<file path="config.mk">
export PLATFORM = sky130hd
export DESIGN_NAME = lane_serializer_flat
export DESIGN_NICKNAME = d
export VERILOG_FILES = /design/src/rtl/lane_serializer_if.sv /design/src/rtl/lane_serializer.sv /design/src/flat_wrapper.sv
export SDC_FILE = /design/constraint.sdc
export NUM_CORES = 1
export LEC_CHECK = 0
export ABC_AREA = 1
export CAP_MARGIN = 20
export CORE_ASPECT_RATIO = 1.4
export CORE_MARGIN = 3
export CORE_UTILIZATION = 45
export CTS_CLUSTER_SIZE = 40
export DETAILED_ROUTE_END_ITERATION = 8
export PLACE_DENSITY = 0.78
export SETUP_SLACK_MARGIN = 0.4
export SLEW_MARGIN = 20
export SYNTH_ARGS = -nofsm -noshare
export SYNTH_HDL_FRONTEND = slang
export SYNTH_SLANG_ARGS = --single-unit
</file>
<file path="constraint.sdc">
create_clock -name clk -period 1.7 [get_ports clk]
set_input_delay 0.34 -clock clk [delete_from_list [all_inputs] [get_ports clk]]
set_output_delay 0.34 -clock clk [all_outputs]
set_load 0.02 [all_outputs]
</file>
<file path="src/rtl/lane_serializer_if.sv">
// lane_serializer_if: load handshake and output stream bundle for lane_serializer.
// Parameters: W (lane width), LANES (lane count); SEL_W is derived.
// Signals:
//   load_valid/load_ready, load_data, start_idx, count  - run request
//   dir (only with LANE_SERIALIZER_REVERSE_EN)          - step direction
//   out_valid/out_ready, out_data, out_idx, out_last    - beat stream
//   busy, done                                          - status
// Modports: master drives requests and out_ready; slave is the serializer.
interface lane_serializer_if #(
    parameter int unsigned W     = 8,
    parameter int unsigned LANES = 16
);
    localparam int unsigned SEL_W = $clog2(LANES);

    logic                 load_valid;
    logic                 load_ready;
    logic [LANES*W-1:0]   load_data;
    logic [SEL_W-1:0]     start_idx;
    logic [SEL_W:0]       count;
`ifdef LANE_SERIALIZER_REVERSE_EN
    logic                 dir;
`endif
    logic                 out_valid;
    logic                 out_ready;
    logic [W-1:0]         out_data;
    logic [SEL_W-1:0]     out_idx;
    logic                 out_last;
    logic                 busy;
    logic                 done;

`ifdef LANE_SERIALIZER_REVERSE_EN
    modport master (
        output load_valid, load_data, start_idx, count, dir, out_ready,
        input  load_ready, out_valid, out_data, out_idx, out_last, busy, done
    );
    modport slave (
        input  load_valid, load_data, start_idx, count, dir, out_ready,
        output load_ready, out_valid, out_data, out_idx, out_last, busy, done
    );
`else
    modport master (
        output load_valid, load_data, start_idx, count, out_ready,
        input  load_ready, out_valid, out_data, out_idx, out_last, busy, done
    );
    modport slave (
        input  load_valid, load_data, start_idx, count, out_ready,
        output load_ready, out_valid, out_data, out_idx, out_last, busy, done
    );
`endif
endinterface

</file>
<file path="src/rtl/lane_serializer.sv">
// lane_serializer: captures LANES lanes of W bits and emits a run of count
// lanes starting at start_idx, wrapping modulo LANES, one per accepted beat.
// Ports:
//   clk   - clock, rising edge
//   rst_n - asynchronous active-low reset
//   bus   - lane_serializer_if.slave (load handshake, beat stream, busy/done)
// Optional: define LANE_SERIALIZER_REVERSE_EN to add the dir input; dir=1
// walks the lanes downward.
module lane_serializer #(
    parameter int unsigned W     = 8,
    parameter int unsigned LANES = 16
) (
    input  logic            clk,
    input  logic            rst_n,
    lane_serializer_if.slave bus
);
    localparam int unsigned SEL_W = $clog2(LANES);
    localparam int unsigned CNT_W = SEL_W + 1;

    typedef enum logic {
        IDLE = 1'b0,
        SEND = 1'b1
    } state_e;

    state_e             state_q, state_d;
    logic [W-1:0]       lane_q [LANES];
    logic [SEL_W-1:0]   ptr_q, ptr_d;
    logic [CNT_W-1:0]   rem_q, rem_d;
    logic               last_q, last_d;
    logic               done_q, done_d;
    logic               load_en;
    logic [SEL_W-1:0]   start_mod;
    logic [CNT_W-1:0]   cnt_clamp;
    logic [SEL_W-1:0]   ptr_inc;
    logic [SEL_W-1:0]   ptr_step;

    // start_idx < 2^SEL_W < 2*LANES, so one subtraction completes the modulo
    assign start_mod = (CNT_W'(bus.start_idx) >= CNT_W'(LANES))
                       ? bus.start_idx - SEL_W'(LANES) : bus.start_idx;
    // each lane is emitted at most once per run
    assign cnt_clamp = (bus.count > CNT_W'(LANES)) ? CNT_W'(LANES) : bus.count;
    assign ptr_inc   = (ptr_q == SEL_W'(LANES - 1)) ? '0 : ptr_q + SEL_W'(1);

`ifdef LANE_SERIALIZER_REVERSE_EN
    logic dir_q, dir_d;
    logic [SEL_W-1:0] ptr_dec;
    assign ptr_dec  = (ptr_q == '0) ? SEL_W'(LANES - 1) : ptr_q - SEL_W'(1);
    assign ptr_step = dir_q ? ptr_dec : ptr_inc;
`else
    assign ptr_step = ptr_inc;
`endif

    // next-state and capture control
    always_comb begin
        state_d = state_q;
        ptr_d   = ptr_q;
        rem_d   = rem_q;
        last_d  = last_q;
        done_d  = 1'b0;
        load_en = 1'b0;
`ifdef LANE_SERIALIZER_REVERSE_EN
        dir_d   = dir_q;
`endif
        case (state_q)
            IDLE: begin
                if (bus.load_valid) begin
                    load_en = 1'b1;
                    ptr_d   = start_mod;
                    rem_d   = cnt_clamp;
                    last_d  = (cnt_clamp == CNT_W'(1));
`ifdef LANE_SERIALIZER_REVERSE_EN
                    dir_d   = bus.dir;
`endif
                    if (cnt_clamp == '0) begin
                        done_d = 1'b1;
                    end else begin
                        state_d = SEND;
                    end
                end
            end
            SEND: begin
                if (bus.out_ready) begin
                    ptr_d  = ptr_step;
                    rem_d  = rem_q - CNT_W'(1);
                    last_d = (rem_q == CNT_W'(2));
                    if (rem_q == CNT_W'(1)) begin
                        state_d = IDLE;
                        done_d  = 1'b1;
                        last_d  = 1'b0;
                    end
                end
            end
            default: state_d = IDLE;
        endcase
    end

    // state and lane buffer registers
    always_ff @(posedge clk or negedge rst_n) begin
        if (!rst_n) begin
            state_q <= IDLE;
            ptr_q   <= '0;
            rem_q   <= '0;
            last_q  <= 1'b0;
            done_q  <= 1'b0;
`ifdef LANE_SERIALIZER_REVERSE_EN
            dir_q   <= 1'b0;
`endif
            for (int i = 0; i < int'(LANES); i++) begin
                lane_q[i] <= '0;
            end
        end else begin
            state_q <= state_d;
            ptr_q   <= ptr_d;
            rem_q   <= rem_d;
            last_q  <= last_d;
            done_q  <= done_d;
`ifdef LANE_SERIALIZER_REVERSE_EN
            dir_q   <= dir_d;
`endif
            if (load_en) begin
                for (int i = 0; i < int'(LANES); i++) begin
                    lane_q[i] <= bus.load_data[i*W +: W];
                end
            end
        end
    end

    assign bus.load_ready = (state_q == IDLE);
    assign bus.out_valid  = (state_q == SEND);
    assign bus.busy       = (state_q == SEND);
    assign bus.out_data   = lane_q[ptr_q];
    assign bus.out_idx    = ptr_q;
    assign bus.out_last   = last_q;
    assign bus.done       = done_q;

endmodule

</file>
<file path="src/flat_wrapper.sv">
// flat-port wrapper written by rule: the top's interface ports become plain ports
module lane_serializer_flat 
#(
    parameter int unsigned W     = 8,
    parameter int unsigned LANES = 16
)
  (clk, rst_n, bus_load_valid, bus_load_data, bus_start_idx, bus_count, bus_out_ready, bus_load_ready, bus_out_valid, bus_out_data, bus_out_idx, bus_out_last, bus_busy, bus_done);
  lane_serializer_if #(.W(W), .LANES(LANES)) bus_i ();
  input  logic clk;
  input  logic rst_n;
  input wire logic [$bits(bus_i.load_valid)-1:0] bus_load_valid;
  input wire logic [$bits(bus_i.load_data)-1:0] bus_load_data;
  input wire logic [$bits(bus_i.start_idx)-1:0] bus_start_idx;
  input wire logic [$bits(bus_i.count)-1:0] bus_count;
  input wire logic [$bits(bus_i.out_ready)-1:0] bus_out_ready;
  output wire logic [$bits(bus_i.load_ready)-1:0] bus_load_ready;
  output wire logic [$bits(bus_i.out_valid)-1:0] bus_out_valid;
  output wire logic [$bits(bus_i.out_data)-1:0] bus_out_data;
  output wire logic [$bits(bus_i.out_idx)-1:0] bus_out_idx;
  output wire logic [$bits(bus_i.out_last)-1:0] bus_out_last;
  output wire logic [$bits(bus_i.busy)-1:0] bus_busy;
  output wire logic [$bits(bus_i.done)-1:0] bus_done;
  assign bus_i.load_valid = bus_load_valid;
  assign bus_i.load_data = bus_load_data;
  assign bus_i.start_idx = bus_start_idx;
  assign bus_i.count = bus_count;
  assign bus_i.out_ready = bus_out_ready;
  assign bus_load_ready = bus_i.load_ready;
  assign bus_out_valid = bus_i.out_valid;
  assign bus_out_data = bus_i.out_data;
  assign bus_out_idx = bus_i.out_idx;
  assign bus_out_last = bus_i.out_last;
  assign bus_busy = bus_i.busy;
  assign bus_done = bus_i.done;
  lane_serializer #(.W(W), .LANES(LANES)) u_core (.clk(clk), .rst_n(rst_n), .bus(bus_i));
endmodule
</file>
= = = =
**TASK GOAL:** Retype the lines from the one containing "output wire logic [$bits(bus_i.done)-1:0]" to the last line above. Change nothing and include no others.

**RESPONSE FOR THIS EXERCISE:**
  output wire logic [$bits(bus_i.done)-1:0] bus_done;
  assign bus_i.load_valid = bus_load_valid;
  assign bus_i.load_data = bus_load_data;
  assign bus_i.start_idx = bus_start_idx;
  assign bus_i.count = bus_count;
  assign bus_i.out_ready = bus_out_ready;
  assign bus_load_ready = bus_i.load_ready;
  assign bus_out_valid = bus_i.out_valid;
  assign bus_out_data = bus_i.out_data;
  assign bus_out_idx = bus_i.out_idx;
  assign bus_out_last = bus_i.out_last;
  assign bus_busy = bus_i.busy;
  assign bus_done = bus_i.done;
  lane_serializer #(.W(W), .LANES(LANES)) u_core (.clk(clk), .rst_n(rst_n), .bus(bus_i));
endmodule
</file>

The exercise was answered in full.